The task: Search the listing below for the string "return", then copy every line it appears in.

Material provided:
- - - - -

**config.mk**
```make
export PLATFORM = sky130hd
export DESIGN_NAME = hse_cfg
export DESIGN_NICKNAME = d
export VERILOG_FILES = /design/src/rtl/hse_pkg.sv /design/src/rtl/hse_cfg.sv
export SDC_FILE = /design/constraint.sdc
export NUM_CORES = 1
export LEC_CHECK = 0
export BUFFER_PORTS_ARGS = -buffer_cell sky130_fd_sc_hd__buf_4
export CAP_MARGIN = 30
export CELL_PAD_IN_SITES_DETAIL_PLACEMENT = 1
export CELL_PAD_IN_SITES_GLOBAL_PLACEMENT = 1
export CORE_MARGIN = 2
export CORE_UTILIZATION = 31
export DETAILED_ROUTE_END_ITERATION = 8
export GPL_TIMING_DRIVEN = 0
export PLACE_DENSITY_LB_ADDON = 0.1
export SKIP_CTS_REPAIR_TIMING = 1
export SYNTH_ARGS = -nofsm -noshare
export SYNTH_HDL_FRONTEND = slang
export SYNTH_SLANG_ARGS = --single-unit
```
**constraint.sdc**
```tcl
create_clock -name clk -period 1.5 [get_ports clk]
set_clock_uncertainty 0.15 [all_clocks]
set_input_delay 0.075 -clock clk [delete_from_list [all_inputs] [get_ports clk]]
set_output_delay 0.075 -clock clk [all_outputs]
set_load 0.01 [all_outputs]
```
**src/rtl/hse_pkg.sv**
```systemverilog
// shared types, constants and geometry functions for the hamming codec
package hse_pkg;

	localparam int MSG_W   = 57;
	localparam int CFG_W   = 6;
	localparam int POS_W   = 6;
	localparam int GEO_N_W = 7;
	localparam int APB_DW  = 32;
	localparam int APB_AW  = 3;

	localparam logic REQ_DECODE = 1'b1;
	localparam logic REG_MSG_LEN = 1'b0;
	localparam logic [CFG_W-1:0] MSG_LEN_RESET = 6'd4;

	typedef struct packed {
		logic [CFG_W-1:0]   k;
		logic [GEO_N_W-1:0] n;
	} geom_t;

	// parity bit count for k message bits
	function automatic logic [2:0] par_bits(input logic [CFG_W-1:0] k);
		logic [2:0] r;
		priority if (k <= 6'd1) r = 3'd2;
		else if (k <= 6'd4)  r = 3'd3;
		else if (k <= 6'd11) r = 3'd4;
		else if (k <= 6'd26) r = 3'd5;
		else if (k <= 6'd57) r = 3'd6;
		else                 r = 3'd7;
		return r;
	endfunction

	// largest message length whose code fits in max_bits
	function automatic logic [CFG_W-1:0] max_msg_len(input int max_bits);
		logic [CFG_W-1:0] res;
		res = 6'd1;
		for (int k = 1; k < 64; k++) begin
			if (k + int'(par_bits(6'(k))) <= max_bits) res = 6'(k);
		end
		return res;
	endfunction

	function automatic geom_t geom_of(input logic [CFG_W-1:0] raw,
		input logic [CFG_W-1:0] kmax);
		logic [CFG_W-1:0] k;
		geom_t g;
		k = (raw == '0) ? 6'd1 : raw;
		if (k > kmax) k = kmax;
		g.k = k;
		g.n = 7'(k) + 7'(par_bits(k));
		return g;
	endfunction

	// 1-based code position of message bit m
	function automatic int data_pos(input int m);
		int cnt;
		int res;
		cnt = -1;
		res = 0;
		for (int p = 1; p < 128; p++) begin
			if ((p & (p - 1)) != 0) begin
				cnt++;
				if (cnt == m && res == 0) res = p;
			end
		end
		return res;
	endfunction

endpackage

```
**src/rtl/hse_cfg.sv**
```systemverilog
// apb register for the message length and the derived code geometry
module hse_cfg #(
	parameter int MAX_CODE_BITS = 64
) (
	input  logic                        clk,
	input  logic                        arst_n,
	input  logic                        psel,
	input  logic                        penable,
	input  logic                        pwrite,
	input  logic [hse_pkg::APB_AW-1:0]  paddr,
	input  logic [hse_pkg::APB_DW-1:0]  pwdata,
	output logic [hse_pkg::APB_DW-1:0]  prdata,
	output logic                        pready,
	output hse_pkg::geom_t              geom
);
	import hse_pkg::*;

	localparam logic [CFG_W-1:0] KMAX = max_msg_len(MAX_CODE_BITS);

	logic [CFG_W-1:0] len_q;
	geom_t            geom_q;
	logic             sel_len;
	logic             wr_en;

	assign sel_len = (paddr[APB_AW-1] == REG_MSG_LEN);
	assign wr_en   = psel && penable && pwrite && sel_len;
	assign pready  = 1'b1;
	assign prdata  = sel_len ? {{(APB_DW-CFG_W){1'b0}}, len_q} : '0;
	assign geom    = geom_q;

	always_ff @(posedge clk or negedge arst_n) begin
		if (!arst_n) begin
			len_q  <= MSG_LEN_RESET;
			geom_q <= geom_of(MSG_LEN_RESET, KMAX);
		end else if (wr_en) begin
			len_q  <= pwdata[CFG_W-1:0];
			geom_q <= geom_of(pwdata[CFG_W-1:0], KMAX);
		end
	end

endmodule

```
==> results.json <==
{
  "outcome": "complete, but fails checks",
  "failed_checks": "hold timing, setup timing",
  "seqCellArea_um2": 482,
  "path_max_fanout": 9,
  "final_cells": 269,
  "power_w": 0.00165,
  "ys_seq_elements": 19,
  "timing.final.crit_share_pct": 118,
  "slew_violations": 0,
  "drt_wl_total_mm": 3.40,
  "finalSetupViolations": 6,
  "grt_usage_pct": 13.3,
  "drtPass1Iterations": 4,
  "final_antenna_net_count": 0,
  "hold_slack_ns": -0.0310,
  "die-width_um": 68.5,
  "placed_cells": 251,
  "post_drt_wl_per_cell_um": 12.6,
  "port_buffers": 28,
  "worstPathArrival_ns": 1.76,
  "boundaryPins": 86,
  "cts_root_buf": "clkbuf_8",
  "diodes": 0,
  "ys_warn_count": 0,
  "path_clk_slew_ns": 0.07,
  "netlist.top_cell.by_area": "dfrtp_1",
  "syn_to_final_growth_pct": 48.5,
  "hp-class": "input pin to flop",
  "powerDensity_mw_per_mm2": 862,
  "synth_area_mm2": 0.00129,
  "clock.fmax_ghz": 0.564,
  "crit_path_start_kind": "input pin",
  "hold_violations": 2,
  "core_mm2": 0.00400,
  "htreeDepth": 1,
  "place.gp.congestion": 0.851,
  "fp.dieH_um": 68.5,
  "fin_ws_ns": -0.274,
  "syn_avg_cell_area_um2": 8.72,
  "crit_type": "input pin to flop",
  "cts_buffer_depth": 2,
  "drt-initial-drc-count": 22,
  "irDropWorstVdd_mv": 0.371,
  "yosysUniqueCellTypes": 35,
  "drive_above_1_share_pct": 44.7,
  "synth_top_area_share_pct": 27.2,
  "power.leakage_nw": 1.00,
  "seq_area_frac_synth_pct": 37.3,
  "final_nets": 263,
  "cts_buffers": 3,
  "clkSinkCount": 19,
  "vias_per_cell": 4.26,
  "nFillCells": 505,
  "placementRows": 23,
  "period_needed_ns": 1.77,
  "grt_pass1_wl_mm": 4.67,
  "antenna_found_initial": 0,
  "rsz0062_at_grt": "yes",
  "grt_max_degree": 20,
  "grt_overflow_total": 0,
  "synth_area_leaders": "dfrtp_1 27%, buf_4 16%, nand2_1 11%",
  "multi_input_area_um2": 691,
  "clock_latency_ns": 0.25,
  "initial_utilization_pct": 32.2,
  "grt_pass1_vias": 1024,
  "vias": 1145,
  "cts_tree": "built",
  "required_ns": 1.49,
  "drc": 0,
  "die-area_mm2": 0.00469,
  "end_kind": "flop",
  "max_cap_violations": 0,
  "syn_inst": 148,
  "dp_hpwl_mm": 2.39
}
-- cell type report --
| cell class | instances | share of cell area, % |
|---|---|---|
| buffer | 33 | 14.1 |
| timing repair buffer | 43 | 18.2 |
| clock inverter | 1 | 0.261 |
| tap | 50 | 3.27 |
| sequential | 19 | 25.1 |
| clock buffer | 3 | 2.16 |
| inverter | 3 | 0.849 |
| multi-input combinational | 117 | 36.1 |
-- per-stage QoR --
| stage | utilization, % | TNS (ns) | cell area [um2] | setup WS [ns] |
|---|---|---|---|---|
| floorplan | - | -1.10 | 1430 | -0.332 |
| global placement | 42.6 | -2.69 | 1700 | -0.629 |
| detailed placement | 42.6 | -2.73 | 1700 | -0.626 |
| CTS | 43.7 | -1.14 | 1750 | -0.357 |
| global route | 47.9 | -1.70 | 1920 | -0.394 |
| finish | 47.9 | -1.11 | 1920 | -0.274 |
-- where the power goes --
group	internal [W]	leakage [nW]	switching, W
logic	0.000320	0.750	0.000294
clock network	0.000184	0.0255	0.000168
registers	0.000636	0.228	0.0000494
-- cells in the mapped netlist --
cell / instances
o21ai_0: 3
fa_1: 1
nand3_4: 1
a21boi_1: 1
dfrtp_1: 14
xor2_1: 1
a21o_2: 1
a21oi_1: 6
nand4b_1: 1
ha_1: 2
clkbuf_1: 1
conb_1: 2
nand2_1: 37
and4b_1: 1
inv_1: 3
mux2_2: 2
nor2b_1: 6
buf_6: 4
a22o_1: 1
or3_4: 1
nor3_1: 1
dfstp_2: 5
and2_1: 1
buf_2: 1
buf_4: 27
o22ai_1: 2
nand3_1: 1
o311ai_4: 1
clkbuf_4: 1
a311o_1: 1
xnor2_1: 2
nor2_1: 9
a31oi_1: 1
o211ai_1: 1
o21ai_1: 5
-- state kept, by name, summed over array words and instances, names as in the netlist --
| name | count |
|---|---|
| geom | 13 |
| len_q | 6 |
-- cells by family after synthesis --
group | after synthesis | synth area share [%]
flops | 19 | 37.3
simple gates | 59 | 21.2
mux | 2 | 1.75
buf+inv | 37 | 21.3
xor+xnor | 3 | 2.04
fa+ha+maj | 3 | 3.49
compound gates | 23 | 12.2
other cells | 2 | 0.582
-- per-layer routing --
layer / vias up / wire length, um / track usage (%)
li1: 568 / - / -
met1: 533 / 1380 / 15.9
met2: 38 / 1770 / 23.4
met3: 6 / 172 / 1.46
met4: 0 / 73 / 6.75
met5: - / 0 / 0
-- critical path, cell delays in order --
cell and delay, ns:
buf_6 0.13, inv_1 0.11, nor2_1 0.06, o21ai_0 0.28, a21oi_2 0.11, ha_2 0.20
fa_2 0.37, nor2_1 0.11, nor2_1 0.06, o22ai_1 0.17, o21ai_1 0.09
-- worst paths after layout --
path,from,end,slack (ns),cells past startpoint
max,pwdata[3],geom[4]$_DFFE_PN0P_,-0.27,11
min,pwdata[0],len_q[0]$_DFFE_PN0P_,-0.03,3
max reg2reg,geom[7]$_DFFE_PN0P_,geom[7]$_DFFE_PN0P_,0.60,1
min reg2reg,geom[9]$_DFFE_PN1P_,geom[9]$_DFFE_PN1P_,0.31,2
max in group asynchronous,arst_n,geom[0]$_DFFE_PN1P_,0.85,2
min in group asynchronous,arst_n,geom[3]$_DFFE_PN0P_,0.08,2
-- cells in the final DEF (no fill, tap or decap), types with 2 or more instances in the layout --
cell type,n
a21oi_2,4
buf_4,63
buf_6,5
clkbuf_8,3
conb_1,27
dfrtp_1,14
dfstp_2,5
dlygate4sd3_1,4
inv_1,2
mux2_2,2
nand2_1,36
nor2_1,8
nor2b_1,6
o21ai_0,2
o21ai_1,5
o22ai_1,2
xnor2_1,2
(Power assumes the default switching activity.)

- - - - -

Answer section:
		return r;
		return res;
		return g;
		return res;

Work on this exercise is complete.